Herbie Mann

Herbie Mann
Photo Credit: Tim Owens
Herbie Mann



For about a half-century Herbie Mann has been at the forefront of defining a tradition for jazz flute -- a tradition that barely existed before him. Mann is the guest on this week's Billy Taylor's Jazz at the Kennedy Center, and he joins Dr. Taylor and his trio in a special performance at the Lobero Theater in Santa Barbara, Calif. Dr. Taylor tells the audience that Mann "took many jazz fans into a different place" and became, perhaps, the "most popular" of jazz flute players by emphasizing melody and Latin rhythms and by mining popular and Latin music for material.

Serendipity brought Herbie Mann and his instrument, the flute, together nearly 50 years ago. Beginning at 6 years old, Mann worked his way through drums, clarinet and tenor saxophone. Early on, he focused on playing with records and on ear training because he found lessons and scales "really boring." Mann initially was introduced to the flute because his music teacher advised him to learn the instrument so that he could play mambos and cha-chas. After getting out of the service, Mann was playing tenor saxophone around New York when a friend recommended him for singer Carmen McRae's first recording as someone who played jazz flute. "He says, do you?
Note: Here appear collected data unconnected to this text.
This design comes from an exercise in tuning for small area on the open sky130 flow, not from production work.
RTL that was checked went through simulation tests only; none was proved equivalent to the original.
The flow treats the clock pin as an ideal source, which a real chip does not have.
Power and IR drop assume default switching activity.

==> flow/design.v <==
module top (
    input   clk,
    input   rst_n,
    output  SRCLK,
    output  RCLK,
    output  SER
);
    reg [4:0]  p;
    reg [5:0]  q;
    reg        first;
    reg [3:0]  r0, r1, r2, r3;
    reg        c;
    reg        ser_r;
    wire jump = q[5] & q[4] & q[2] & q[1] & q[0]   
              & p[3] & ~p[2] & ~p[1] & p[0];
    wire wrap = (p[4] & p[0]) | jump;              
    always @(posedge clk) begin
        if (~rst_n) begin
            p     <= 5'd1;
            q     <= 6'd22;
            first <= 1'b1;
        end else begin
            p     <= wrap ? 5'd0 : p + 5'd1;
            if (wrap) q <= jump ? 6'd0 : q + 6'd1;
            if (jump) first <= 1'b0;
        end
    end
    wire [1:0] ph  = {p[1] ^ q[0], p[0]};          
    wire       h9  = r0[3] & r0[0];                
    reg [3:0] inc;
    always @(*)
        if (first)     inc = 4'd0;
        else if (!c)   inc = r0;
        else if (h9)   inc = 4'd0;
        else           inc = r0 + 4'd1;
    always @(posedge clk) begin
        r0 <= r1;
        r1 <= r2;
        r2 <= r3;
        r3 <= inc;
        c  <= jump | (c & h9 & (ph != 2'd3));
    end
    localparam [127:0] SEGBIT = 128'hffffffffffff09011f4149990d259f03;
    always @(posedge clk)
        if (ph == q[4:3]) ser_r <= SEGBIT[{r0, q[2:0]}];
    assign SER   = ser_r;
    assign SRCLK = ~first & ~q[5] & ~p[4] & p[3];
    assign RCLK  = ~first & (q == 6'd32) & ~p[4] & (p[3] ^ (p[2] & p[1] & p[0]));
endmodule
Settings: LEC_CHECK=0, ABC_AREA=1, CAP_MARGIN=20, CORE_MARGIN=2, CORE_UTILIZATION=40, CTS_CLUSTER_DIAMETER=500, CTS_CLUSTER_SIZE=50, SLEW_MARGIN=20; clock period 10.0 ns.
run.sh (not shown) runs the stock make flow with config.mk's settings and CLKGATE_MAP_FILE= SYNTH_SCRIPT=/design/flow/synth_recipe.tcl, a recipe that flattens the netlist after the stock synthesis.
Rerun with:
Settings changed: ABC_AREA 1 to not set.
What happened:
- The new run finished with timing, DRC and antenna clean
- register-to-register slack got worse by 0.31 ns
- count of clock-buffer cells in the layout grows by 3
- power shrinks by a few percent
- non-clock buffer count stays the same
- worst setup slack improved by 0.024 ns
- sequential share of layout area grows by 0.98 points
- via count shrinks by roughly a tenth
Function was not checked in any run of this note: the RTL went through the layout flow alone.

* * *

== the reference run ==
Another version of the RTL of top (not shown whole).
Size: ~110 cells after synthesis, roughly 29 flip-flops.
export LEC_CHECK = 0
export CAP_MARGIN = 20
export CORE_AREA = 10 10 90 90
export DIE_AREA = 0 0 100 100
export PLACE_DENSITY = 0.9
export SLEW_MARGIN = 20
create_clock -name core_clock -period 10.0 [get_ports {clk}]
standard.sh (not shown) runs the stock make flow with config.mk's settings and CLKGATE_MAP_FILE= SYNTH_SCRIPT=/design/flow/synth_recipe.tcl, a recipe that flattens the netlist after the stock synthesis.
==> flow/flow/run.sh <==
#!/bin/bash
# Own layout flow: the standard ORFS flow (standard.sh) with these changes:
#  - synthesis maps the logic with several area-oriented ABC scripts
#    (flow/abc_scripts.txt) and keeps the smallest result, without the adder
#    extraction step (registers and their names are unchanged);
#  - port buffers use the smallest buffer cell;
#  - the clock tree is one buf_12 at the registers' centroid that drives every
#    register (flow/pre_cts.tcl); clock_tree_synthesis is limited to the clock
#    port's net, which then has that single sink, so it adds nothing.
# Runs in the standard flow's work folder; each tool's output is kept in orfs/logs and
# the make output in flow_make.log.
set -euo pipefail
W=$(pwd)
F="$W/flow"
bash standard.sh \
  SYNTH_SCRIPT="$F/synth.tcl" \
  MY_ABC_SCRIPTS="$F/abc_scripts.txt" \
  ADDER_MAP_FILE= \
  BUFFER_PORTS_ARGS="-buffer_cell sky130_fd_sc_hd__buf_1" \
  PRE_CTS_TCL="$F/pre_cts.tcl" \
  CTS_ARGS="-sink_clustering_enable -repair_clock_nets -clk_nets clk" \
  finish 2>&1 | tee "$W/flow_make.log"
==> flow/flow/pre_cts.tcl <==
set block [ord::get_db_block]
set sx 0.0; set sy 0.0; set n 0
foreach inst [$block getInsts] {
  if {![string match "*__*df*" [[$inst getMaster] getName]]} continue
  set bb [$inst getBBox]
  set sx [expr {$sx + ([$bb xMin] + [$bb xMax]) / 2.0}]
  set sy [expr {$sy + ([$bb yMin] + [$bb yMax]) / 2.0}]
  incr n
}
set dbu [[ord::get_db_tech] getDbUnitsPerMicron]
set cx [expr {$sx / $n / $dbu}]
set cy [expr {$sy / $n / $dbu}]
set clk_net [get_nets [[[$block findBTerm clk] getNet] getName]]
set cells {sky130_fd_sc_hd__buf_8 sky130_fd_sc_hd__buf_12 sky130_fd_sc_hd__clkbuf_16}
insert_buffer -net $clk_net -buffer_cell [lindex $cells 0] \
  -location [list $cx $cy] -buffer_name clkbuf_root -net_name clknet_root
set buf [get_cells clkbuf_root*]
set_propagated_clock [all_clocks]
foreach cell $cells {
  replace_cell $buf $cell
  estimate_parasitics -placement
  set slew 0.0
  foreach pin [get_pins -of_objects [get_nets clknet_root*]] {
    if {[get_property $pin direction] ne "input"} continue
    set s [get_property $pin slew_max]
    if {$s > $slew} { set slew $s }
  }
  puts "pre_cts: $cell at $cx $cy for $n registers, clock pin slew [format %.1f [expr {$slew * 1000}]] ps"
  if {$slew < 0.120} break
}
unset_propagated_clock [all_clocks]
Other scripts of this flow, unchanged in this note and not shown: flow/flow/abc_scripts.txt, flow/flow/synth.tcl
The reference run: done, clean on timing, DRC and antenna
Changes in the trial run relative to the reference run:
Settings: clearing PLACE_DENSITY, which used to be 0.9.
==> flow/flow/pre_cts.tcl <==
# Clock tree: a single buf_12, placed at the centroid of the registers,
# drives every register; clock_tree_synthesis (limited to the clock port's net by
# CTS_ARGS) then finds only that one sink and adds nothing.
set block [ord::get_db_block]
set sx 0.0; set sy 0.0; set n 0
foreach inst [$block getInsts] {
  if {![string match "*__*df*" [[$inst getMaster] getName]]} continue
  set bb [$inst getBBox]
  set sx [expr {$sx + ([$bb xMin] + [$bb xMax]) / 2.0}]
  set sy [expr {$sy + ([$bb yMin] + [$bb yMax]) / 2.0}]
  incr n
}
set dbu [[ord::get_db_tech] getDbUnitsPerMicron]
set cx [expr {$sx / $n / $dbu}]
set cy [expr {$sy / $n / $dbu}]
set clk_net [get_nets [[[$block findBTerm clk] getNet] getName]]
puts "pre_cts: buf_12 for [get_full_name $clk_net] at $cx $cy ($n registers)"
insert_buffer -net $clk_net -buffer_cell sky130_fd_sc_hd__buf_12 \
  -location [list $cx $cy] -buffer_name clkbuf_root -net_name clknet_root
Results
- Summary of the trial run over the reference run: HPWL after detailed placement lower, global-route usage went down by 0.18 points.
- The worst slack after detailed placement number comes out lower for the reference run vs the trial run.
- Diff the trial run..the reference run | cell area after synthesis | negligible
- Of the reference run and the trial run, the lower portion of total power attributed to the clock network belongs to the trial run.

re-timing with driven ports:
Ports are ideal in the flow. The routed layouts listed here were re-timed in OpenROAD.
Step 1 (the two cells are an assumption about what drives the block):
set clk [get_ports {clk}]
set_driving_cell -lib_cell sky130_fd_sc_hd__clkbuf_16 $clk
set_driving_cell -lib_cell sky130_fd_sc_hd__buf_2 [delete_from_list [all_inputs] $clk]
Step 2 also shifts input and output timing later by t, the mid clock arrival at the registers, as if the neighbouring blocks saw the same clock.
Three values: ideal ports, drivers, drivers and shift; two values: the first two.
| run | t (ns) | setup slack, ns | clock arrival spread, ns | worst slew at a driven data input, ns | pins driven straight from the clock port |
|---|---|---|---|---|---|
| the first run of note 1 | 0.336 | 5.904 / 5.881 / 6.217 | 0.014 / 0.014 | 0.03 | 1 |
| the second run of note 1 | 0.334 | 5.927 / 5.907 / 6.241 | 0.006 / 0.007 | 0.03 | 1 |
| the reference run | 0.163 | 6.683 / 6.656 / 6.819 | 0.008 / 0.008 | 0.04 | 1 |
| the trial run | 0.163 | 6.739 / 6.709 / 6.872 | 0.003 / 0.002 | 0.04 | 1 |
After both steps setup and hold are still met in every run listed.
This design comes from an exercise in tuning for small area and a short achievable clock period on the open sky130 flow, not from production work. Only simulation tests tie the RTL to the original design; equivalence was not proved. Power figures rest on the tool's default switching activity, not on a simulated workload.

Setup of v41:
Design MIPS, start of the top module:
module MIPS(
	input clk, clear,
	input [15:0] instr,
	output reg [3:0] PC,
	output [15:0] R1, R2, R3
	);
Size in the first run: about 1600 cells after synthesis, about 520 flip-flops, ~70 I/O pins, roughly 23000 µm² of cells after synthesis.
Settings: LEC_CHECK=0, CAP_MARGIN=20, CORE_MARGIN=2, CORE_UTILIZATION=65, CTS_BUF_LIST=sky130_fd_sc_hd__clkbuf_8, CTS_CLUSTER_DIAMETER=50, CTS_CLUSTER_SIZE=16, PLACE_DENSITY=0.75, SETUP_SLACK_MARGIN=4, SLEW_MARGIN=20, SYNTH_HIERARCHICAL=1, SYNTH_MINIMUM_KEEP_SIZE=0; clock period 9.0 ns.
standard.sh (not shown) runs the stock make flow with config.mk's settings and CLKGATE_MAP_FILE= SYNTH_SCRIPT=/design/flow/synth_recipe.tcl, a recipe that flattens the netlist after the stock synthesis.
==> flow/flow/run.sh <==
#!/bin/bash
# Layout flow: the standard ORFS flow (standard.sh, unchanged synthesis),
# with the port buffers made from sky130_fd_sc_hd__buf_1 (resized later where timing needs it) instead of the
# buffer ORFS picks by default (a delay cell). Every input and output port
# still gets its own buffer. The whole make output goes to standard_flow.log.
set -euo pipefail
bash standard.sh "BUFFER_PORTS_ARGS=-buffer_cell sky130_fd_sc_hd__buf_1" finish > standard_flow.log 2>&1
v41 did not stop at any stage, and its layout met the timing, DRC and antenna checks.
Changes in v54 relative to v41:
-- flow/config.mk --
<<< v41, line 14
export PLACE_DENSITY = 0.75
export SETUP_SLACK_MARGIN = 4
>>> v54, line 14
export SETUP_SLACK_MARGIN = 3.9
==> comparison <==
Cmp v54 and v41 / sum of met2 wire segment lengths after detailed routing / lower: v41
Cmp v54 and v41 / data arrival time of the critical path / lower: v41
Quantity of gates resized following cts grows by a few percent when moving from v41 to v54.
On maximum frequency: between v54 and v41, it ends up higher for v41.
Of v54 and v41, v41 shows the higher met3 capacity usage during global routing, with v54 below it.
v54 against v41; static leakage is up slightly.
The part of the power in combinational logic on v54 is in line with that on v41.
Between v41 and v54, total power increased.
Sort v54 and v41 by detail-routed via count per cell desc -> top: v41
I said, I do now," Mann recalled to laughter from the audience.

Early in the program the flutist joins the trio on George Gershwin's "Summertime" to showcase what Dr. Taylor calls Mann's "Latinesque approach." Mann attributes part of his interest in Latin rhythms to the lack of a jazz flute tradition. With no jazz flute records to listen to and learn from, Mann says he listened to New York's Latin bands in which flute players were often soloists. Famed jazz disc-jockey Symphony Sid also helped in that regard when he recommended that Mann play with a conga drum.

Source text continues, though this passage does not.